§ TASK DESCRIPTION: Take the lines from the beginning of the data below through the line holding "max reg2reg |" and return exactly those.

GIVEN DATA: Begin

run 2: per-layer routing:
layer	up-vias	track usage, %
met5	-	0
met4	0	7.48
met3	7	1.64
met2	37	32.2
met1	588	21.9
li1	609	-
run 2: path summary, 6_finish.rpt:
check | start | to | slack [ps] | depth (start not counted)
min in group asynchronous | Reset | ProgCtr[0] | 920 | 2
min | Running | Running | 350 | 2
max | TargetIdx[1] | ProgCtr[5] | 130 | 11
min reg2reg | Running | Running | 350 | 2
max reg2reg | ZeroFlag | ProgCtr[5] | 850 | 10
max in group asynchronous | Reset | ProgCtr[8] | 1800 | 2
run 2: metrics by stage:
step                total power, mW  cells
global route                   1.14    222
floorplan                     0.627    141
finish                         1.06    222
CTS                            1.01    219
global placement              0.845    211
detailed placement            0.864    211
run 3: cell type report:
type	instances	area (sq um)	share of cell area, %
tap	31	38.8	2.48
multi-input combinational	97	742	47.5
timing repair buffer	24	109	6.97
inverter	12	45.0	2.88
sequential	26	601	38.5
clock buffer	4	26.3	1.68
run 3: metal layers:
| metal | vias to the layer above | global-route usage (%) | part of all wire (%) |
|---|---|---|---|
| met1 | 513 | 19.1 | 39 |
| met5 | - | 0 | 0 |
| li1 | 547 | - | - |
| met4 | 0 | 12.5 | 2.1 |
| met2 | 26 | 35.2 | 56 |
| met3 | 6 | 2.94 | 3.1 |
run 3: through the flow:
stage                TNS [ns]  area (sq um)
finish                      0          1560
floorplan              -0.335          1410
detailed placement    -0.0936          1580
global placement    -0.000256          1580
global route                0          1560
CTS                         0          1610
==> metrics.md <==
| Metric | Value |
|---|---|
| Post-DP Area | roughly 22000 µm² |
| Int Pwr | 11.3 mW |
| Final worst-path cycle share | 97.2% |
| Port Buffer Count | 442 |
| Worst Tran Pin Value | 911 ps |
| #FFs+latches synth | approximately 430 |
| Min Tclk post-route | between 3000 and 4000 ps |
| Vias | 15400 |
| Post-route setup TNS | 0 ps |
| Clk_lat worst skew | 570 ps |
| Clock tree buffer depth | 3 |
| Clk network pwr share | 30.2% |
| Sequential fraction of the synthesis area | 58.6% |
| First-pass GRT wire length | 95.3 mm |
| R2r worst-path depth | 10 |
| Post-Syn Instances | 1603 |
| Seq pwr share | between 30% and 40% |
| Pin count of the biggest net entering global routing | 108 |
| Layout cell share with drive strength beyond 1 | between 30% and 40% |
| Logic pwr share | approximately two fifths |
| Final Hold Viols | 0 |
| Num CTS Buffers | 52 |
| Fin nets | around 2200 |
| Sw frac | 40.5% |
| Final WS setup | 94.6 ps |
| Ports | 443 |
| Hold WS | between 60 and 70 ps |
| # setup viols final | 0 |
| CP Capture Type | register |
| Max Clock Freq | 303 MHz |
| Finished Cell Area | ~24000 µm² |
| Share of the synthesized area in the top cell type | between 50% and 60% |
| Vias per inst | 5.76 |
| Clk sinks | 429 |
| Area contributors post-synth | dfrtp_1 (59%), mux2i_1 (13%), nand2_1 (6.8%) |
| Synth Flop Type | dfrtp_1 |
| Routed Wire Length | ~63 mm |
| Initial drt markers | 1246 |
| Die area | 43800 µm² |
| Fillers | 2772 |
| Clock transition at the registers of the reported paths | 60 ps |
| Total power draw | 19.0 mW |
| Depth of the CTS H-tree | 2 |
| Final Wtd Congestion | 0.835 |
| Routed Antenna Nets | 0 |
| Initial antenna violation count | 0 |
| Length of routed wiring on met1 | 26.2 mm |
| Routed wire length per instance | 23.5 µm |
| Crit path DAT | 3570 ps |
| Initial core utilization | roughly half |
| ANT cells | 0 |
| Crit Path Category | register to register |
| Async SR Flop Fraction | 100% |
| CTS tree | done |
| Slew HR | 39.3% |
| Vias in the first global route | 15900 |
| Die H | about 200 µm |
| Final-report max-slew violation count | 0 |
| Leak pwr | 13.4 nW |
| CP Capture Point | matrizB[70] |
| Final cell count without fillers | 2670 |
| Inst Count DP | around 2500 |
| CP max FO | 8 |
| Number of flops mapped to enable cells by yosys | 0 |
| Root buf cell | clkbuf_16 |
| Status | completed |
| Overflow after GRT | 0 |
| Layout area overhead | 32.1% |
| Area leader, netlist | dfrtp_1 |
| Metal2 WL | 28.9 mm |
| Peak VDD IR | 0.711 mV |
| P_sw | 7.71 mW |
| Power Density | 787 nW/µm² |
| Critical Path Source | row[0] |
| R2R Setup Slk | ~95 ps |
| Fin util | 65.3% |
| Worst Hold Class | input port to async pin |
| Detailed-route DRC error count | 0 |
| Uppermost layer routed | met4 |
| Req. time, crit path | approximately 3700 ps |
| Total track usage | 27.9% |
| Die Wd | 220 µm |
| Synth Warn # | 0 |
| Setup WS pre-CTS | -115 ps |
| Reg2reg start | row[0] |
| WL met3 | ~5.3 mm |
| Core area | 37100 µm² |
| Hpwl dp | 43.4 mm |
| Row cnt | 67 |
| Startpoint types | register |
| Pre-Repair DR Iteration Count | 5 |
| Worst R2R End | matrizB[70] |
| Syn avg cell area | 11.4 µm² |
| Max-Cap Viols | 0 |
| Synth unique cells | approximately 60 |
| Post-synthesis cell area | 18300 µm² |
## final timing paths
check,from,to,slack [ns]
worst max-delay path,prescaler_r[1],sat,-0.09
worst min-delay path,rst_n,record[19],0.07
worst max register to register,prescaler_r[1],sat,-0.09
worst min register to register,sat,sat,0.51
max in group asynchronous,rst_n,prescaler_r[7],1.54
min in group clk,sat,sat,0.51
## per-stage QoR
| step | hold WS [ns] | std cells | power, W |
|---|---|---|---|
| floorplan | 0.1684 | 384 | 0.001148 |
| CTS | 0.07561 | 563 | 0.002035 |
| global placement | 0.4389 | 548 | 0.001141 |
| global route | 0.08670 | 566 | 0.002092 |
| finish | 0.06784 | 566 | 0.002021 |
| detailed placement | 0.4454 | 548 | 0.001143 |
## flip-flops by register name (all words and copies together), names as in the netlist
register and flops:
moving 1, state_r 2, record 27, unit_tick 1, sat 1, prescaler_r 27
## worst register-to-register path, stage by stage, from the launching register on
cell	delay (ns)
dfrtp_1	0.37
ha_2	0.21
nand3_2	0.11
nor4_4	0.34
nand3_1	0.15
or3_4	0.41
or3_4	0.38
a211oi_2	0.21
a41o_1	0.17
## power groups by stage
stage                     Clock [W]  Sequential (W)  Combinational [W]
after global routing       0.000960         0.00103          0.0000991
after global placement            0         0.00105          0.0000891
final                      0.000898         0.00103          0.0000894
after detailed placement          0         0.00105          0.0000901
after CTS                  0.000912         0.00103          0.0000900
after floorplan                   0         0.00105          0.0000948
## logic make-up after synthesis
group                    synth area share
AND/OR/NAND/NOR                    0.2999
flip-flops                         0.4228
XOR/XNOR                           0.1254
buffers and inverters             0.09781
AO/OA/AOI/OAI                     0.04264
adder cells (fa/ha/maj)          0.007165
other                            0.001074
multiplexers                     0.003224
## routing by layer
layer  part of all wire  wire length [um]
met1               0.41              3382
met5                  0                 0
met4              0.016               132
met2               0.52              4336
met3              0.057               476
--- src/rtl/bilinear_3x_sched.sv ---
// Window/phase scheduler for the 3x bilinear upscaler: raster walk, 3x3 phase issue, credit throttle.
// Optional BILI_SCHED_STALL_CNT_EN adds a saturating stall counter output.
module bilinear_3x_sched #(
  parameter int ROW_CNT_WIDTH = 12,
  parameter int COL_CNT_WIDTH = 12,
  parameter int CREDITS       = 4
) (
  input  logic                     clk,
  input  logic                     rst_n,
  input  logic                     start_i,
  input  logic [COL_CNT_WIDTH-1:0] src_w_i,
  input  logic [ROW_CNT_WIDTH-1:0] src_h_i,
  output logic                     win_req_o,
  output logic [ROW_CNT_WIDTH-1:0] win_row_o,
  output logic [COL_CNT_WIDTH-1:0] win_col_o,
  input  logic                     win_valid_i,
  output logic                     row_clamp_o,
  output logic                     col_clamp_o,
  output logic                     calc_en_o,
  output logic [1:0]               phase_y_o,
  output logic [1:0]               phase_x_o,
  output logic [ROW_CNT_WIDTH+1:0] tgt_row_o,
  output logic [COL_CNT_WIDTH+1:0] tgt_col_o,
  input  logic                     credit_ret_i,
  output logic                     busy_o,
`ifdef BILI_SCHED_STALL_CNT_EN
  output logic [31:0]              stall_cnt_o,
`endif
  output logic                     frame_done_o
);

  // state | meaning
  // IDLE  | waiting for start
  // REQ   | window requested, waiting for win_valid
  // ISSUE | issuing the nine phases of the current window
  // DRAIN | all issued, waiting for every credit to return
  // DONE  | one-cycle frame_done
  typedef enum logic [2:0] {IDLE, REQ, ISSUE, DRAIN, DONE} state_t;

  localparam logic [3:0]               CRED_MAX = 4'(CREDITS);
  localparam logic [ROW_CNT_WIDTH-1:0] ROW_ONE  = ROW_CNT_WIDTH'(1);
  localparam logic [COL_CNT_WIDTH-1:0] COL_ONE  = COL_CNT_WIDTH'(1);

  state_t                   state_q;
  logic [ROW_CNT_WIDTH-1:0] h_q, win_row_q;
  logic [COL_CNT_WIDTH-1:0] w_q, win_col_q;
  logic [1:0]               py_q, px_q;
  logic                     last_q;
  logic [3:0]               credits_q;
  logic                     win_req_q, row_clamp_q, col_clamp_q, calc_en_q, busy_q, frame_done_q;
  logic [1:0]               phase_y_q, phase_x_q;
  logic [ROW_CNT_WIDTH+1:0] tgt_row_q;
  logic [COL_CNT_WIDTH+1:0] tgt_col_q;

  logic                     slot_d, issue_d, col_last_d, row_last_d;
  logic [3:0]               credits_d;
  logic [1:0]               nxt_py_d, nxt_px_d;
  logic [ROW_CNT_WIDTH+1:0] tgt_row_d;
  logic [COL_CNT_WIDTH+1:0] tgt_col_d;
  logic [ROW_CNT_WIDTH-1:0] nxt_row_d;
  logic [COL_CNT_WIDTH-1:0] nxt_col_d;

  always_comb begin
    // py_q/px_q always hold the next phase to issue; they are zero while in REQ
    slot_d    = ((state_q == REQ) && win_valid_i) || ((state_q == ISSUE) && !last_q);
    issue_d   = slot_d && (credits_q != 4'd0);
    credits_d = credits_q;
    if (issue_d && !credit_ret_i)
      credits_d = credits_q - 4'd1;
    else if (!issue_d && credit_ret_i && (credits_q != CRED_MAX))
      credits_d = credits_q + 4'd1;
    nxt_px_d   = (px_q == 2'd2) ? 2'd0 : px_q + 2'd1;
    nxt_py_d   = (px_q == 2'd2) ? py_q + 2'd1 : py_q;
    tgt_row_d  = ({2'b00, win_row_q} << 1) + {2'b00, win_row_q} + {{ROW_CNT_WIDTH{1'b0}}, py_q};
    tgt_col_d  = ({2'b00, win_col_q} << 1) + {2'b00, win_col_q} + {{COL_CNT_WIDTH{1'b0}}, px_q};
    col_last_d = (win_col_q == w_q - COL_ONE);
    row_last_d = (win_row_q == h_q - ROW_ONE);
    nxt_col_d  = col_last_d ? '0 : win_col_q + COL_ONE;
    nxt_row_d  = col_last_d ? win_row_q + ROW_ONE : win_row_q;
  end

  always_ff @(posedge clk or negedge rst_n) begin
    if (!rst_n) begin
      state_q      <= IDLE;
      h_q          <= '0;
      w_q          <= '0;
      win_row_q    <= '0;
      win_col_q    <= '0;
      py_q         <= 2'd0;
      px_q         <= 2'd0;
      last_q       <= 1'b0;
      credits_q    <= CRED_MAX;
      win_req_q    <= 1'b0;
      row_clamp_q  <= 1'b0;
      col_clamp_q  <= 1'b0;
      calc_en_q    <= 1'b0;
      phase_y_q    <= 2'd0;
      phase_x_q    <= 2'd0;
      tgt_row_q    <= '0;
      tgt_col_q    <= '0;
      busy_q       <= 1'b0;
      frame_done_q <= 1'b0;
    end else begin
      credits_q    <= credits_d;
      frame_done_q <= 1'b0;
      calc_en_q    <= issue_d;
      // a stalled slot still presents the pending phase, so it holds visibly
      if (slot_d) begin
        phase_y_q <= py_q;
        phase_x_q <= px_q;
        tgt_row_q <= tgt_row_d;
        tgt_col_q <= tgt_col_d;
        if (issue_d) begin
          py_q   <= nxt_py_d;
          px_q   <= nxt_px_d;
          last_q <= (py_q == 2'd2) && (px_q == 2'd2);
        end
      end
      case (state_q)
        IDLE: begin
          if (start_i) begin
            busy_q <= 1'b1;
            if ((src_w_i != '0) && (src_h_i != '0)) begin
              w_q         <= src_w_i;
              h_q         <= src_h_i;
              win_row_q   <= '0;
              win_col_q   <= '0;
              py_q        <= 2'd0;
              px_q        <= 2'd0;
              last_q      <= 1'b0;
              row_clamp_q <= (src_h_i == ROW_ONE);
              col_clamp_q <= (src_w_i == COL_ONE);
              win_req_q   <= 1'b1;
              state_q     <= REQ;
            end else begin
              frame_done_q <= 1'b1;
              state_q      <= DONE;
            end
          end
        end
        REQ: begin
          if (win_valid_i) begin
            win_req_q <= 1'b0;
            state_q   <= ISSUE;
          end
        end
        ISSUE: begin
          if (last_q) begin
            win_col_q <= nxt_col_d;
            win_row_q <= nxt_row_d;
            py_q      <= 2'd0;
            px_q      <= 2'd0;
            last_q    <= 1'b0;
            if (col_last_d && row_last_d) begin
              row_clamp_q <= 1'b0;
              col_clamp_q <= 1'b0;
              state_q     <= DRAIN;
            end else begin
              row_clamp_q <= (nxt_row_d == h_q - ROW_ONE);
              col_clamp_q <= (nxt_col_d == w_q - COL_ONE);
              win_req_q   <= 1'b1;
              state_q     <= REQ;
            end
          end
        end
        DRAIN: begin
          if (credits_q == CRED_MAX) begin
            frame_done_q <= 1'b1;
            state_q      <= DONE;
          end
        end
        DONE: begin
          busy_q  <= 1'b0;
          state_q <= IDLE;
        end
        default: state_q <= IDLE;
      endcase
    end
  end

`ifdef BILI_SCHED_STALL_CNT_EN
  logic [31:0] stall_cnt_q;

  always_ff @(posedge clk or negedge rst_n) begin
    if (!rst_n)
      stall_cnt_q <= 32'd0;
    else if ((state_q == IDLE) && start_i)
      stall_cnt_q <= 32'd0;
    else if ((((state_q == ISSUE) && !last_q && (credits_q == 4'd0)) ||
              ((state_q == REQ) && !win_valid_i)) && (stall_cnt_q != 32'hFFFF_FFFF))
      stall_cnt_q <= stall_cnt_q + 32'd1;
  end

  assign stall_cnt_o = stall_cnt_q;
`endif

  assign win_req_o    = win_req_q;
  assign win_row_o    = win_row_q;
  assign win_col_o    = win_col_q;
  assign row_clamp_o  = row_clamp_q;
  assign col_clamp_o  = col_clamp_q;
  assign calc_en_o    = calc_en_q;
  assign phase_y_o    = phase_y_q;
  assign phase_x_o    = phase_x_q;
  assign tgt_row_o    = tgt_row_q;
  assign tgt_col_o    = tgt_col_q;
  assign busy_o       = busy_q;
  assign frame_done_o = frame_done_q;

endmodule

--- config.mk ---
export PLATFORM = sky130hd
export DESIGN_NAME = bilinear_3x_sched
export DESIGN_NICKNAME = d
export VERILOG_FILES = /design/src/rtl/bilinear_3x_sched.sv
export SDC_FILE = /design/constraint.sdc
export NUM_CORES = 1
export LEC_CHECK = 0
export ABC_AREA = 1
export CELL_PAD_IN_SITES_DETAIL_PLACEMENT = 0
export CELL_PAD_IN_SITES_GLOBAL_PLACEMENT = 1
export CORE_AREA = 2 2 169 171
export CTS_CLUSTER_SIZE = 40
export DETAILED_ROUTE_END_ITERATION = 7
export DIE_AREA = 0 0 171 173
export GPL_ROUTABILITY_DRIVEN = 0
export PLACE_DENSITY = 0.67
export SYNTH_ARGS = -nofsm -noshare
export SYNTH_HDL_FRONTEND = slang
export SYNTH_SLANG_ARGS = --single-unit
export TNS_END_PERCENT = 1
--- constraint.sdc ---
create_clock -name clk -period 8.64 [get_ports clk]
set_input_delay 1.728 -clock clk [delete_from_list [all_inputs] [get_ports clk]]
set_output_delay 1.728 -clock clk [all_outputs]
set_load 0.01 [all_outputs]
==> src/rtl/alu_issue_if.sv <==
// ============================================================================
// Module      : alu_issue_if
// Description : Issue-stage bus: instruction in, ALU operands out, writeback.
// Revision    : 1.0 - initial release
// ============================================================================
`default_nettype none

interface alu_issue_if;
    logic        in_valid;
    logic        in_ready;
    logic [31:0] in_instr;
    logic        out_valid;
    logic        out_ready;
    logic [31:0] A;
    logic [31:0] B;
    logic [3:0]  ALU_Op;
    logic [4:0]  out_rd;
    logic        wb_valid;
    logic [4:0]  wb_rd;
    logic [31:0] wb_data;
    logic        illegal;

    modport master (
        output in_valid, in_instr, out_ready, wb_valid, wb_rd, wb_data,
        input  in_ready, out_valid, A, B, ALU_Op, out_rd, illegal
    );

    modport slave (
        input  in_valid, in_instr, out_ready, wb_valid, wb_rd, wb_data,
        output in_ready, out_valid, A, B, ALU_Op, out_rd, illegal
    );
endinterface

`default_nettype wire

==> src/rtl/alu_issue.sv <==
// ============================================================================
// Module      : alu_issue
// Description : RV32I OP/OP-IMM decode, register read, scoreboard and issue.
// Revision    : 1.0 - initial release
// ============================================================================
`default_nettype none

module alu_issue #(
    parameter bit WB_BYPASS = 1'b1
) (
    input  wire logic    clk,
    input  wire logic    rst_n,
    alu_issue_if.slave   bus
);

    localparam logic [6:0] c_OPC_OP     = 7'b0110011;
    localparam logic [6:0] c_OPC_OP_IMM = 7'b0010011;
    localparam logic [6:0] c_F7_ZERO    = 7'b0000000;
    localparam logic [6:0] c_F7_ALT     = 7'b0100000;

    logic [31:0] rf_q [32];
    logic [31:1] busy_q, busy_d;
    logic        out_valid_q, out_valid_d;
    logic [31:0] a_q, a_d, b_q, b_d;
    logic [3:0]  op_q, op_d;
    logic [4:0]  rd_q, rd_d;
    logic        illegal_q, illegal_d;

    logic [6:0]  w_opcode, w_f7;
    logic [2:0]  w_f3;
    logic [4:0]  w_rs1, w_rs2, w_rd;
    logic        w_wb_hit;
    logic [31:0] w_rs1_val, w_rs2_val, w_b;
    logic [31:0] w_busy_eff;
    logic [3:0]  w_op;
    logic        w_legal, w_is_op, w_hazard, w_in_ready, w_fire;

    assign w_opcode = bus.in_instr[6:0];
    assign w_rd     = bus.in_instr[11:7];
    assign w_f3     = bus.in_instr[14:12];
    assign w_rs1    = bus.in_instr[19:15];
    assign w_rs2    = bus.in_instr[24:20];
    assign w_f7     = bus.in_instr[31:25];
    assign w_wb_hit = WB_BYPASS && bus.wb_valid && (bus.wb_rd != 5'd0);

    // Operand read with same-cycle writeback forwarding
    always_comb begin
        w_rs1_val = rf_q[w_rs1];
        w_rs2_val = rf_q[w_rs2];
        if (w_wb_hit && bus.wb_rd == w_rs1) w_rs1_val = bus.wb_data;
        if (w_wb_hit && bus.wb_rd == w_rs2) w_rs2_val = bus.wb_data;
        if (w_rs1 == 5'd0) w_rs1_val = 32'd0;
        if (w_rs2 == 5'd0) w_rs2_val = 32'd0;
    end

    always_comb begin
        w_busy_eff = 32'd0;
        for (int i = 1; i < 32; i++) begin
            w_busy_eff[i] = busy_q[i] && !(w_wb_hit && bus.wb_rd == 5'(i));
        end
    end

    always_comb begin
        w_legal = 1'b0;
        w_is_op = 1'b0;
        w_op    = {1'b0, w_f3};
        w_b     = {{20{bus.in_instr[31]}}, bus.in_instr[31:20]};
        case (w_opcode)
            c_OPC_OP: begin
                w_is_op = 1'b1;
                w_op    = {bus.in_instr[30], w_f3};
                w_b     = w_rs2_val;
                w_legal = (w_f7 == c_F7_ZERO) ||
                          (w_f7 == c_F7_ALT && (w_f3 == 3'b000 || w_f3 == 3'b101));
            end
            c_OPC_OP_IMM: begin
                case (w_f3)
                    3'b001: begin
                        w_b     = {27'd0, w_rs2};
                        w_legal = (w_f7 == c_F7_ZERO);
                    end
                    3'b101: begin
                        w_b     = {27'd0, w_rs2};
                        w_op    = {bus.in_instr[30], w_f3};
                        w_legal = (w_f7 == c_F7_ZERO) || (w_f7 == c_F7_ALT);
                    end
                    default: w_legal = 1'b1;
                endcase
            end
            default: w_legal = 1'b0;
        endcase
    end

    // Illegal instructions bypass the hazard check so they never deadlock
    assign w_hazard   = w_busy_eff[w_rs1] | (w_is_op & w_busy_eff[w_rs2]) | w_busy_eff[w_rd];
    assign w_in_ready = rst_n && (!out_valid_q || bus.out_ready) && (!w_legal || !w_hazard);
    assign w_fire     = bus.in_valid && w_in_ready;

    always_comb begin
        out_valid_d = out_valid_q;
        a_d         = a_q;
        b_d         = b_q;
        op_d        = op_q;
        rd_d        = rd_q;
        illegal_d   = w_fire && !w_legal;
        busy_d      = busy_q;
        if (bus.out_ready) out_valid_d = 1'b0;
        if (w_fire && w_legal) begin
            out_valid_d = 1'b1;
            a_d         = w_rs1_val;
            b_d         = w_b;
            op_d        = w_op;
            rd_d        = w_rd;
        end
        for (int i = 1; i < 32; i++) begin
            if (bus.wb_valid && bus.wb_rd == 5'(i)) busy_d[i] = 1'b0;
            if (w_fire && w_legal && w_rd == 5'(i)) busy_d[i] = 1'b1;
        end
    end

    always_ff @(posedge clk) begin
        if (!rst_n) begin
            out_valid_q <= 1'b0;
            a_q         <= 32'd0;
            b_q         <= 32'd0;
            op_q        <= 4'd0;
            rd_q        <= 5'd0;
            illegal_q   <= 1'b0;
            busy_q      <= '0;
            for (int i = 0; i < 32; i++) rf_q[i] <= 32'd0;
        end else begin
            out_valid_q <= out_valid_d;
            a_q         <= a_d;
            b_q         <= b_d;
            op_q        <= op_d;
            rd_q        <= rd_d;
            illegal_q   <= illegal_d;
            busy_q      <= busy_d;
            if (bus.wb_valid && bus.wb_rd != 5'd0) rf_q[bus.wb_rd] <= bus.wb_data;
        end
    end

    assign bus.in_ready  = w_in_ready;
    assign bus.out_valid = out_valid_q;
    assign bus.A         = a_q;
    assign bus.B         = b_q;
    assign bus.ALU_Op    = op_q;
    assign bus.out_rd    = rd_q;
    assign bus.illegal   = illegal_q;

endmodule

`default_nettype wire

==> src/flat_wrapper.sv <==
// flat-port wrapper written by rule: the top's interface ports become plain ports
module alu_issue_flat 
#(
    parameter bit WB_BYPASS = 1'b1
)
  (clk, rst_n, bus_in_valid, bus_in_instr, bus_out_ready, bus_wb_valid, bus_wb_rd, bus_wb_data, bus_in_ready, bus_out_valid, bus_A, bus_B, bus_ALU_Op, bus_out_rd, bus_illegal);
  alu_issue_if bus_i ();
  input  wire logic clk;
  input  wire logic rst_n;
  input wire logic [$bits(bus_i.in_valid)-1:0] bus_in_valid;
  input wire logic [$bits(bus_i.in_instr)-1:0] bus_in_instr;
  input wire logic [$bits(bus_i.out_ready)-1:0] bus_out_ready;
  input wire logic [$bits(bus_i.wb_valid)-1:0] bus_wb_valid;
  input wire logic [$bits(bus_i.wb_rd)-1:0] bus_wb_rd;
  input wire logic [$bits(bus_i.wb_data)-1:0] bus_wb_data;
  output wire logic [$bits(bus_i.in_ready)-1:0] bus_in_ready;
  output wire logic [$bits(bus_i.out_valid)-1:0] bus_out_valid;
  output wire logic [$bits(bus_i.A)-1:0] bus_A;
  output wire logic [$bits(bus_i.B)-1:0] bus_B;
  output wire logic [$bits(bus_i.ALU_Op)-1:0] bus_ALU_Op;
  output wire logic [$bits(bus_i.out_rd)-1:0] bus_out_rd;
  output wire logic [$bits(bus_i.illegal)-1:0] bus_illegal;
  assign bus_i.in_valid = bus_in_valid;
  assign bus_i.in_instr = bus_in_instr;
  assign bus_i.out_ready = bus_out_ready;
  assign bus_i.wb_valid = bus_wb_valid;
  assign bus_i.wb_rd = bus_wb_rd;
  assign bus_i.wb_data = bus_wb_data;
  assign bus_in_ready = bus_i.in_ready;
  assign bus_out_valid = bus_i.out_valid;
  assign bus_A = bus_i.A;
  assign bus_B = bus_i.B;
  assign bus_ALU_Op = bus_i.ALU_Op;
  assign bus_out_rd = bus_i.out_rd;
  assign bus_illegal = bus_i.illegal;
  alu_issue #(.WB_BYPASS(WB_BYPASS)) u_core (.clk(clk), .rst_n(rst_n), .bus(bus_i));
endmodule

GIVEN DATA: End

§ WRITTEN ANSWER:
run 2: per-layer routing:
layer	up-vias	track usage, %
met5	-	0
met4	0	7.48
met3	7	1.64
met2	37	32.2
met1	588	21.9
li1	609	-
run 2: path summary, 6_finish.rpt:
check | start | to | slack [ps] | depth (start not counted)
min in group asynchronous | Reset | ProgCtr[0] | 920 | 2
min | Running | Running | 350 | 2
max | TargetIdx[1] | ProgCtr[5] | 130 | 11
min reg2reg | Running | Running | 350 | 2
max reg2reg | ZeroFlag | ProgCtr[5] | 850 | 10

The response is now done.